------ INFORMATION GIVEN

Background: an optimization exercise with open tools, aiming at small area and few clock cycles. Do not read the settings as production practice. The RTL was checked by simulation tests, not by an equivalence proof against the original design. The flow treats the clock pin as an ideal source. Dropping or thinning the clock tree relies on that and would not hold on a real chip.

## red
==> module diff2d, before the edit <==
module diff2d(i_clk, i_reset, i_data, i_start, o_datax, o_datay, o_address, o_Dx_addr, o_DyValid, o_DxValid, o_bussy);
  parameter WIDTH = 32, ADD_W = 12;
  localparam H = WIDTH/2;
  input  wire                      i_clk;
  input  wire                      i_reset;
  input  wire signed [(WIDTH-1):0] i_data;
  input  wire                      i_start;
  output wire signed [(WIDTH-1):0] o_datax;
  output wire signed [(WIDTH-1):0] o_datay;
  output wire        [(ADD_W-1):0] o_address;
  output wire        [(ADD_W-1):0] o_Dx_addr;
  output wire                      o_DyValid;
  output wire                      o_DxValid;
  output wire                      o_bussy;
  reg  [5:0]  r_x;
  reg  [5:0]  r_y;
  reg         r_phase;   
  reg         r_run;     
  reg         r_dv;      
  reg         r_ov;      
  reg  [(H-1):1]     r_nprev_lo;   
  reg                r_prev_0;     
  reg  [(WIDTH-1):H] r_nprev_hi;   
  reg  [(WIDTH-1):H] r_data_hi;
  reg  [(H-1):0]     r_diff_lo;
  reg                r_carry;
  wire        x_zero = (r_x == 6'd0);
  wire [5:0]  n_x = r_x + 6'd1;                        
  wire [5:0]  n_y = r_y + {5'd0, x_zero};
  wire [5:0]  a_y = r_y + {4'd0, x_zero & r_phase, x_zero ^ r_phase};
  wire        last = r_phase & r_dv & (&r_x) & (&r_y);
  wire        ld = r_phase | x_zero;
  wire        ld_d = ~r_phase | x_zero;
  function [WIDTH:0] add_rc;
    input [(WIDTH-1):0] a;
    input [(WIDTH-1):0] b;
    input               cin;
    input integer       n;
    integer i;
    reg c;
    begin
      add_rc = {(WIDTH+1){1'b0}};
      c = cin;
      for (i = 0; i < n; i = i + 1) begin
        add_rc[i] = a[i] ^ b[i] ^ c;
        c = (a[i] & b[i]) | (a[i] & c) | (b[i] & c);
      end
      add_rc[n] = c;
    end
  endfunction
  wire               w_c1 = i_data[0] | ~r_prev_0;
  wire [WIDTH:0]     w_lo1 = add_rc({{(WIDTH-H+1){1'b0}}, i_data[(H-1):1]}, {{(WIDTH-H+1){1'b0}}, r_nprev_lo}, w_c1, H-1);
  wire [H:0]         w_lo = {w_lo1[H-1:0], i_data[0] ^ r_prev_0};
  wire [WIDTH:0]     w_hi = add_rc({{H{1'b0}}, r_data_hi}, {{H{1'b0}}, r_nprev_hi}, r_carry, WIDTH-H);
  always @(posedge i_clk) begin
    r_phase <= i_start | ~r_phase;
    if (i_start) begin
      r_x <= 6'd63;
      r_y <= 6'd63;
    end else if (r_phase) begin
      r_x <= n_x;
      r_y <= n_y;
    end
    if (ld) begin
      r_nprev_lo <= ~i_data[(H-1):1];
      r_prev_0   <= i_data[0];
    end
    if (ld_d)
      r_nprev_hi <= ~r_data_hi;
    r_data_hi <= i_data[(WIDTH-1):H];
    r_diff_lo <= w_lo[(H-1):0];
    r_carry   <= w_lo[H];
  end
  always @(posedge i_clk) begin
    if (i_reset) begin
      r_run <= 1'b0;
      r_dv  <= 1'b0;
      r_ov  <= 1'b0;
    end else begin
      r_run <= i_start | (r_run & ~last);
      r_dv  <= r_run & (r_dv | ~r_phase);
      r_ov  <= r_dv;
    end
  end
  wire [(WIDTH-1):0] w_diff = {w_hi[(WIDTH-H-1):0], r_diff_lo};
  assign o_address = {a_y, n_x};
  assign o_Dx_addr = {r_y, r_x};
  assign o_datay   = w_diff;
  assign o_datax   = w_diff;
  assign o_DyValid = r_ov & ~r_phase;
  assign o_DxValid = r_ov & r_phase;
  assign o_bussy   = r_run | r_dv;
endmodule
Settings: LEC_CHECK=0, CAP_MARGIN=20, CORE_MARGIN=2, CORE_UTILIZATION=70, SLEW_MARGIN=20; clock period 10.0 ns.
standard.sh (not shown) runs the stock make flow with config.mk's settings and CLKGATE_MAP_FILE= SYNTH_SCRIPT=/design/flow/synth_recipe.tcl, a recipe that flattens the netlist after the stock synthesis.
==> flow/flow/run.sh <==
#!/bin/bash
# The standard layout, with the smallest buffer on each port and a two-level
# clock tree built by flow/pre_cts.tcl. make's full output goes to flow.log.
set -euo pipefail
export BUFFER_PORTS_ARGS="-buffer_cell sky130_fd_sc_hd__buf_1"
export PRE_CTS_TCL="$PWD/flow/pre_cts.tcl"
export CLOCK_LEAVES=8
export CLOCK_LEAF_BUF=sky130_fd_sc_hd__clkbuf_4
export CLOCK_ROOT_BUF=sky130_fd_sc_hd__clkbuf_2
bash standard.sh > flow.log 2>&1
Other scripts of this flow, unchanged in this note and not shown: flow/flow/pre_cts.tcl
Testbench counts of red, summed over its fixed seeds: cycles 196,680.
The following lists how purple was set up differently from red:
==> flow/design.v <==
module diff2d(i_clk, i_reset, i_data, i_start, o_datax, o_datay, o_address, o_Dx_addr, o_DyValid, o_DxValid, o_bussy);
  parameter WIDTH = 32, ADD_W = 12;
  localparam H = WIDTH/2;
  input  wire                      i_clk;
  input  wire                      i_reset;
  input  wire signed [(WIDTH-1):0] i_data;
  input  wire                      i_start;
  output wire signed [(WIDTH-1):0] o_datax;
  output wire signed [(WIDTH-1):0] o_datay;
  output wire        [(ADD_W-1):0] o_address;
  output wire        [(ADD_W-1):0] o_Dx_addr;
  output wire                      o_DyValid;
  output wire                      o_DxValid;
  output wire                      o_bussy;
  reg  [5:0]  r_x;
  reg  [5:0]  r_y;
  reg         r_phase;   
  reg         r_run;     
  reg         r_dv;      
  reg         r_ov;      
  reg  [(H-1):1]     r_nprev_lo;   
  reg                r_prev_0;     
  reg  [(WIDTH-1):H] r_nprev_hi;   
  reg  [(WIDTH-1):H] r_data_hi;
  reg  [(H-1):0]     r_diff_lo;
  reg                r_borrow;    
  wire        x_zero = (r_x == 6'd0);
  function [6:0] inc6;
    input [5:0] v;
    input       ci;
    integer i;
    reg c;
    begin
      c = ci;
      for (i = 0; i < 6; i = i + 1) begin
        inc6[i] = v[i] ^ c;
        c = v[i] & c;
      end
      inc6[6] = c;
    end
  endfunction
  wire [6:0]  w_nx = inc6(r_x, 1'b1);
  wire [6:0]  w_ny = inc6(r_y, x_zero);
  wire [6:0]  w_ay = inc6(w_ny[5:0], r_phase);
  wire [5:0]  n_x = w_nx[5:0];                         
  wire [5:0]  n_y = w_ny[5:0];
  wire [5:0]  a_y = w_ay[5:0];
  wire        last = r_dv & w_nx[6] & w_ay[6];
  wire        ld = r_phase | x_zero;
  wire        ld_d = ~r_phase | x_zero;
  function [WIDTH:0] add_rc;
    input [(WIDTH-1):0] a;
    input [(WIDTH-1):0] b;
    input               cin;
    input integer       n;
    integer i;
    reg c;
    begin
      add_rc = {(WIDTH+1){1'b0}};
      c = cin;
      for (i = 0; i < n; i = i + 1) begin
        add_rc[i] = a[i] ^ b[i] ^ c;
        c = (a[i] & b[i]) | (a[i] & c) | (b[i] & c);
      end
      add_rc[n] = c;
    end
  endfunction
  wire               w_c1 = i_data[0] | ~r_prev_0;
  wire [WIDTH:0]     w_lo1 = add_rc({{(WIDTH-H+1){1'b0}}, i_data[(H-1):1]}, {{(WIDTH-H+1){1'b0}}, r_nprev_lo}, w_c1, H-1);
  wire [H:0]         w_lo = {w_lo1[H-1:0], i_data[0] ^ r_prev_0};
  wire [WIDTH:0]     w_hi = add_rc({{H{1'b0}}, r_data_hi}, {{H{1'b0}}, r_nprev_hi}, ~r_borrow, WIDTH-H);
  always @(posedge i_clk) begin
    r_phase <= i_start | ~r_phase;
    if (i_start) begin
      r_x <= 6'd63;
      r_y <= 6'd63;
    end else if (r_phase) begin
      r_x <= n_x;
      r_y <= n_y;
    end
    if (ld) begin
      r_nprev_lo <= ~i_data[(H-1):1];
      r_prev_0   <= i_data[0];
    end
    if (ld_d)
      r_nprev_hi <= ~r_data_hi;
    r_data_hi <= i_data[(WIDTH-1):H];
    r_diff_lo <= w_lo[(H-1):0];
    r_borrow  <= ~w_lo[H];
  end
  always @(posedge i_clk) begin
    if (i_reset) begin
      r_run <= 1'b0;
      r_dv  <= 1'b0;
      r_ov  <= 1'b0;
    end else begin
      r_run <= i_start | (r_run & ~last);
      r_dv  <= r_run & (r_dv | ~r_phase);
      r_ov  <= r_dv;
    end
  end
  wire [(WIDTH-1):0] w_diff = {w_hi[(WIDTH-H-1):0], r_diff_lo};
  assign o_address = {a_y, n_x};
  assign o_Dx_addr = {r_y, r_x};
  assign o_datay   = w_diff;
  assign o_datax   = w_diff;
  assign o_DyValid = r_ov & ~r_phase;
  assign o_DxValid = r_ov & r_phase;
  assign o_bussy   = r_run | r_dv;
endmodule
Notes after the runs:
Worst setup slack: purple < red
[purple vs red] headroom to the max-slew limit: higher in purple
The run showing the smaller well tap count is purple.
The die used by purple is smaller than the one used by red.
Compared purple vs red, and post-layout minimum cycle time is up in purple.
In the metrics for purple and red, the one carrying the lower flip-flop and latch share of the layout cell area is red.
Number of non-filler instances in the completed layout delta for purple relative to red: 33 lower
Comparing purple and red, the lower pre-CTS setup slack was measured on purple.
Sequential share of the synthesized area was lower in red than in purple.
Having completed the whole flow, purple delivered a layout that passed the timing, design-rule and antenna checks.
From purple to red, initial antenna violation count did not move at all.
Looking at routed wire length across both flows, purple is the stronger of the two, with red trailing.
Testbench counts of purple, summed over its fixed seeds: cycles 196,680.
No run of this note takes its clock network from TritonCTS; it comes from the design's own scripts or RTL.

re-timing with driven ports:
The flow's constraints put no driver on any port. The routed layouts listed below were extracted and timed again, unchanged, in two steps.
Step 1: set_driving_cell puts a clkbuf_16 on i_clk and a buf_2 on each other input, an assumption about the parent block.
Step 2 times the ports against the registers' clock, not the clock port: input delays grow and output delays shrink by t, the midpoint of the rising clock arrivals with the driver on.
Three values: no drivers, after step 1, after step 2; two values: the first two.
| run | t, ns | setup slack, ns | clock arrival spread, ns | slew at the worst register clock pin (ns) |
|---|---|---|---|---|
| red | 0.488 | 0.886 / 0.861 / 1.349 | 0.012 / 0.013 | 0.11 / 0.11 |
| purple | 0.488 | 0.627 / 0.603 / 1.092 | 0.009 / 0.009 | 0.10 / 0.10 |
After both steps every run listed still meets setup and hold.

------------

WHAT THE TASK ASKS:
Tally the lines of the material above that include the word "tree", then state that tally alone.

RESPONSE TO THE EXERCISE:
2